Il ricorso della donna era però stato respinto sia in primo grado che dalla Corte d’appello milanese: quest’ultima, in particolare, aveva motivato la propria decisione sottolineando che "la ricorrente si era trovata, nel corso della vita, ad affrontare situazioni difficili o traumatiche, alcune non collegate all’attività lavorativa, fino ad arrivare ad una eccessiva drammatizzazione di quello che era un normale rapporto di lavoro con i suoi carichi e le sue responsabilità".

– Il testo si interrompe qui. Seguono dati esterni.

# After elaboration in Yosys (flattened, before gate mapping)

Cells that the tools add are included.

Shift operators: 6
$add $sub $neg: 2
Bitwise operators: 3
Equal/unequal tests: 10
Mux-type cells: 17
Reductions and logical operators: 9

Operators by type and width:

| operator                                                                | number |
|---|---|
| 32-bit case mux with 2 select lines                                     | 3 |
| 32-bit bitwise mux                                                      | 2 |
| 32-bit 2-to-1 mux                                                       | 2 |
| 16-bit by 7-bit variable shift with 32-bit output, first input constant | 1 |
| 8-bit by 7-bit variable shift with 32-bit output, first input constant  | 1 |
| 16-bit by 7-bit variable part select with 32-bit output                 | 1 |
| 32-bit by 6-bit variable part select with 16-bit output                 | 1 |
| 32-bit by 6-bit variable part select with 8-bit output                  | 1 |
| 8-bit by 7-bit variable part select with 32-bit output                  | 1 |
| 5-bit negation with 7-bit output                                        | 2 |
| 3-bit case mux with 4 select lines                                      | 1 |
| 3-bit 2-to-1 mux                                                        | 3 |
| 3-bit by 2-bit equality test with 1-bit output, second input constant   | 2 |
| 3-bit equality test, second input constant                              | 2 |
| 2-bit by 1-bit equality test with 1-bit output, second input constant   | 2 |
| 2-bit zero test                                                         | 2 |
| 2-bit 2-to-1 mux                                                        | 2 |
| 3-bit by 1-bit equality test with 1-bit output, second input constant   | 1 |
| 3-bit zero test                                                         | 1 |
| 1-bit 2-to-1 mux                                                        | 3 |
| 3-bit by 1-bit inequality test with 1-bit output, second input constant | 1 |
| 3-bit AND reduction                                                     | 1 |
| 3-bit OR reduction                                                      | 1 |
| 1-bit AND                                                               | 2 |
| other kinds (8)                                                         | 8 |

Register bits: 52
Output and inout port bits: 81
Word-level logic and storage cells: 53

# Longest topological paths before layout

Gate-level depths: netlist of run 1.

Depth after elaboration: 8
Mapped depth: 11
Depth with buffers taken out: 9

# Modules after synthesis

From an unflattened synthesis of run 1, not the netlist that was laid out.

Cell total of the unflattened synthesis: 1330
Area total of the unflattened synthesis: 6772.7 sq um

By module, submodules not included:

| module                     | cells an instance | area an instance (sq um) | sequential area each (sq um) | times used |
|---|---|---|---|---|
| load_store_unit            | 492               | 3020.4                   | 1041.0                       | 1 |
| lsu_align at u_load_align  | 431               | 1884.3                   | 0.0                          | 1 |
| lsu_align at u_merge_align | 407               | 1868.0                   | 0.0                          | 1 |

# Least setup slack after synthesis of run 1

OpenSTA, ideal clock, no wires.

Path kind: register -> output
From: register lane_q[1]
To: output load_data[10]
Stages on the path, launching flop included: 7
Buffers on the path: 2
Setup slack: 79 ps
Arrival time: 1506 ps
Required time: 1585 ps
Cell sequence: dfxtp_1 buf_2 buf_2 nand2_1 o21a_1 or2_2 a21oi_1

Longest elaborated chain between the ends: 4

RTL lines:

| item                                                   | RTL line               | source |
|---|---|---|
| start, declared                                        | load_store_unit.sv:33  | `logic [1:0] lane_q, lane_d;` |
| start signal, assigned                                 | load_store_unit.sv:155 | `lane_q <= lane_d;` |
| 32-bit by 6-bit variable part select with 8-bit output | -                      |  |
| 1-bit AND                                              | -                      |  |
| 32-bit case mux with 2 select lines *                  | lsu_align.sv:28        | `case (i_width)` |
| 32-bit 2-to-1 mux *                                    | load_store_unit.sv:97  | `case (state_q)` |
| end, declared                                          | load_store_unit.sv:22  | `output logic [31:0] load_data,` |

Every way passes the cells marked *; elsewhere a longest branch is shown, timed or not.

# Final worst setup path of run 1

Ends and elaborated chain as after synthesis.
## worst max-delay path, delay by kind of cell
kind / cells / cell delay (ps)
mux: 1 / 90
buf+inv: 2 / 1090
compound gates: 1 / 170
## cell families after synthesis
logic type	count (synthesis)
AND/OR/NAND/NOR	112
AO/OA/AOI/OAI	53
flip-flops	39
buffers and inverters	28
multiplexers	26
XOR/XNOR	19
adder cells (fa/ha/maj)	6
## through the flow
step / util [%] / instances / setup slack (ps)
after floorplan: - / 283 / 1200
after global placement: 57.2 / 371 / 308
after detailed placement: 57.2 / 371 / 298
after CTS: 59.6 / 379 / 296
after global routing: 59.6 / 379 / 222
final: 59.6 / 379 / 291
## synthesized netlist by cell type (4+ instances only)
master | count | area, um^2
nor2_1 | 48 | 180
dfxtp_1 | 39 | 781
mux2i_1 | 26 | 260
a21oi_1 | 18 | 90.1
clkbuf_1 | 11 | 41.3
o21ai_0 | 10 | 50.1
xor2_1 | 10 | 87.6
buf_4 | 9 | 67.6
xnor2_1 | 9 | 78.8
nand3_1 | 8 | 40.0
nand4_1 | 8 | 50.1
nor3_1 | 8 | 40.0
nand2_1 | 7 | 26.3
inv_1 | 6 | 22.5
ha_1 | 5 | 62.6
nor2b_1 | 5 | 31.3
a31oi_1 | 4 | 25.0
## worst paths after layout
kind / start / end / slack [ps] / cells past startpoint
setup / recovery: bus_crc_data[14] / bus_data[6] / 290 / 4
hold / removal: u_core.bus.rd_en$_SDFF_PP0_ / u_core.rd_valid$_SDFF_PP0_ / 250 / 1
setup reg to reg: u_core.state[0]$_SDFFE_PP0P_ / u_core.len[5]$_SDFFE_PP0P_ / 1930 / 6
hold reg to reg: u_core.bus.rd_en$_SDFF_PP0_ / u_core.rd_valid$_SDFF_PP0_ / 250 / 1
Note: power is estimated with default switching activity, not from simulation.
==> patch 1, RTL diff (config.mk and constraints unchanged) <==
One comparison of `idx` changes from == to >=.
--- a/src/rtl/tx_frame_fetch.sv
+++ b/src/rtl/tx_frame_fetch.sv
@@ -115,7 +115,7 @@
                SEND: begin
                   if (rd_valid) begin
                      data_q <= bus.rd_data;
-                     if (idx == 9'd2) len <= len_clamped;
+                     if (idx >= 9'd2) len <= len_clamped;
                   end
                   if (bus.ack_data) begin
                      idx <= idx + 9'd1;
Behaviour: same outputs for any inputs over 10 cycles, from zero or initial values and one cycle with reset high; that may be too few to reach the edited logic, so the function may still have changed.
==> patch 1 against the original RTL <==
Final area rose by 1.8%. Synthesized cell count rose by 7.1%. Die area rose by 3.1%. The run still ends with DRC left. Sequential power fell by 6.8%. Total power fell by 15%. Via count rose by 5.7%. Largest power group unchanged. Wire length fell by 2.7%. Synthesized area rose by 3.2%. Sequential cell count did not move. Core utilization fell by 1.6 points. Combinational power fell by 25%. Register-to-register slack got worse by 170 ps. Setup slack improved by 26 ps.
## src/rtl/access_keypad_entry.sv

```systemverilog
// Keypad front-end: three decimal keys -> 12-bit binary code, valid/ack handshake, reject lockout.
// Latency: all outputs registered; a key strobe at edge n is visible right after edge n.
// Backpressure: code held in PRESENT until accept/reject; keys are dropped while presenting or locked.
module access_keypad_entry #(
  parameter int TIMEOUT_CYCLES = 1000,
  parameter int MAX_ATTEMPTS   = 3,
  parameter int LOCKOUT_CYCLES = 5000,
  parameter int CNT_W          = 16
) (
  input  logic        clk,
  input  logic        rst,
  input  logic        key_valid,
  input  logic [3:0]  key_digit,
  input  logic        accept,
  input  logic        reject,
  output logic [11:0] access_code,
  output logic        code_valid,
  output logic [1:0]  digit_count,
  output logic        locked,
  output logic        entry_error
);

  localparam logic [CNT_W-1:0] TIMEOUT_LAST  = CNT_W'(TIMEOUT_CYCLES - 1);
  localparam logic [CNT_W-1:0] LOCKOUT_LAST  = CNT_W'(LOCKOUT_CYCLES - 1);
  localparam logic [CNT_W-1:0] CNT_ONE       = CNT_W'(1);
  localparam logic [3:0]       ATTEMPT_LIMIT = 4'(MAX_ATTEMPTS);

  typedef enum logic [1:0] {
    S_IDLE    = 2'd0,
    S_ENTRY   = 2'd1,
    S_PRESENT = 2'd2,
    S_LOCKOUT = 2'd3
  } state_t;

  state_t           state;
  state_t           state_nxt;
  logic [11:0]      accum;
  logic [11:0]      accum_nxt;
  logic [11:0]      access_code_nxt;
  logic [CNT_W-1:0] timer;
  logic [CNT_W-1:0] timer_nxt;
  logic [3:0]       attempts;
  logic [3:0]       attempts_nxt;
  logic [1:0]       digit_count_nxt;
  logic             code_valid_nxt;
  logic             locked_nxt;
  logic             entry_error_nxt;

  logic             key_is_digit;
  logic             key_is_clear;
  logic             key_is_enter;
  logic             key_is_bad;
  logic             entry_full;
  logic             timed_out;
  logic             lock_done;
  logic             last_attempt;

  always_comb begin
    key_is_digit = key_valid && (key_digit <= 4'd9);
    key_is_clear = key_valid && (key_digit == 4'd10);
    key_is_enter = key_valid && (key_digit == 4'd11);
    key_is_bad   = key_valid && (key_digit >= 4'd12);
    entry_full   = (digit_count == 2'd3);
    // One timer serves both the inter-key timeout (ENTRY) and the lockout (LOCKOUT).
    timed_out    = !key_valid && (timer == TIMEOUT_LAST);
    lock_done    = (timer == LOCKOUT_LAST);
    last_attempt = ((attempts + 4'd1) == ATTEMPT_LIMIT);
  end

  // State and datapath registers
  always_ff @(posedge clk) begin
    if (rst) begin
      state       <= S_IDLE;
      accum       <= '0;
      timer       <= '0;
      attempts    <= '0;
      access_code <= '0;
      code_valid  <= 1'b0;
      digit_count <= '0;
      locked      <= 1'b0;
      entry_error <= 1'b0;
    end else begin
      state       <= state_nxt;
      accum       <= accum_nxt;
      timer       <= timer_nxt;
      attempts    <= attempts_nxt;
      access_code <= access_code_nxt;
      code_valid  <= code_valid_nxt;
      digit_count <= digit_count_nxt;
      locked      <= locked_nxt;
      entry_error <= entry_error_nxt;
    end
  end

  // Next-state logic
  always_comb begin
    state_nxt = state;
    case (state)
      S_IDLE: begin
        if (key_is_digit) state_nxt = S_ENTRY;
      end
      S_ENTRY: begin
        if (key_is_clear)      state_nxt = S_IDLE;
        else if (key_is_enter) state_nxt = entry_full ? S_PRESENT : S_IDLE;
        else if (timed_out)    state_nxt = S_IDLE;
      end
      S_PRESENT: begin
        if (reject)      state_nxt = last_attempt ? S_LOCKOUT : S_IDLE;
        else if (accept) state_nxt = S_IDLE;
      end
      S_LOCKOUT: begin
        if (lock_done) state_nxt = S_IDLE;
      end
      default: state_nxt = S_IDLE;
    endcase
  end

  // Next values for datapath and registered outputs
  always_comb begin
    accum_nxt       = accum;
    timer_nxt       = '0;
    attempts_nxt    = attempts;
    access_code_nxt = access_code;
    code_valid_nxt  = code_valid;
    digit_count_nxt = digit_count;
    locked_nxt      = locked;
    entry_error_nxt = 1'b0;
    case (state)
      S_IDLE: begin
        if (key_is_digit) begin
          accum_nxt       = {8'd0, key_digit};
          digit_count_nxt = 2'd1;
        end
      end
      S_ENTRY: begin
        timer_nxt = key_valid ? '0 : timer + CNT_ONE;
        if (key_is_digit) begin
          if (entry_full) begin
            entry_error_nxt = 1'b1;
          end else begin
            accum_nxt       = accum * 12'd10 + {8'd0, key_digit};
            digit_count_nxt = digit_count + 2'd1;
          end
        end else if (key_is_clear) begin
          accum_nxt       = '0;
          digit_count_nxt = '0;
        end else if (key_is_enter) begin
          accum_nxt       = '0;
          digit_count_nxt = '0;
          if (entry_full) begin
            access_code_nxt = accum;
            code_valid_nxt  = 1'b1;
          end else begin
            entry_error_nxt = 1'b1;
          end
        end else if (key_is_bad) begin
          entry_error_nxt = 1'b1;
        end else if (timed_out) begin
          accum_nxt       = '0;
          digit_count_nxt = '0;
          entry_error_nxt = 1'b1;
          timer_nxt       = '0;
        end
      end
      S_PRESENT: begin
        // Reject takes priority when both acknowledges arrive together.
        if (reject) begin
          code_valid_nxt = 1'b0;
          if (last_attempt) begin
            attempts_nxt = '0;
            locked_nxt   = 1'b1;
          end else begin
            attempts_nxt = attempts + 4'd1;
          end
        end else if (accept) begin
          code_valid_nxt = 1'b0;
          attempts_nxt   = '0;
        end
      end
      S_LOCKOUT: begin
        if (lock_done) locked_nxt = 1'b0;
        else           timer_nxt  = timer + CNT_ONE;
      end
      default: begin
        accum_nxt = '0;
      end
    endcase
  end

endmodule

```
## config.mk

```make
export PLATFORM = sky130hd
export DESIGN_NAME = microseq_control
export DESIGN_NICKNAME = d
export VERILOG_FILES = /design/src/rtl/microseq_control.sv
export SDC_FILE = /design/constraint.sdc
export NUM_CORES = 2
export LEC_CHECK = 0
export ABC_CLOCK_PERIOD_IN_PS = 5000
export BUFFER_PORTS_ARGS = -buffer_cell sky130_fd_sc_hd__buf_2
export CAP_MARGIN = 25
export CORE_ASPECT_RATIO = 1.2
export CORE_UTILIZATION = 50
export DETAILED_ROUTE_END_ITERATION = 7
export PLACE_DENSITY_LB_ADDON = 0.15
export SLEW_MARGIN = 20
export SYNTH_ARGS = -nofsm -noshare
export SYNTH_HDL_FRONTEND = slang
export SYNTH_SLANG_ARGS = --single-unit
```

## constraint.sdc

```tcl
create_clock -name clk -period 5 [get_ports clk]
set_clock_uncertainty 0.05 [all_clocks]
set_input_delay 0.75 -clock clk [delete_from_list [all_inputs] [get_ports clk]]
set_output_delay 0.75 -clock clk [all_outputs]
set_load 0.01 [all_outputs]
```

La Suprema Corte (sezione lavoro, sentenza n. 19434), ha invece annullato con rinvio la sentenza di secondo grado: "i giudici di appello – osservano gli ‘ermellini’ – hanno espresso la convinzione, non confortata da un accertamento medico legale sulle condizioni psichiche della assicurata né da adeguata motivazione, che l’attività di lavoro sia stata un’occasione di stress anziché una causa o concausa scatenante; hanno così escluso, senza alcuna motivazione, la possibile operatività del principio di equivalenza causale, che non esclude la sussistenza della professionalità della malattia anche in presenza di una intrinseca debolezza o predisposizione del soggetto".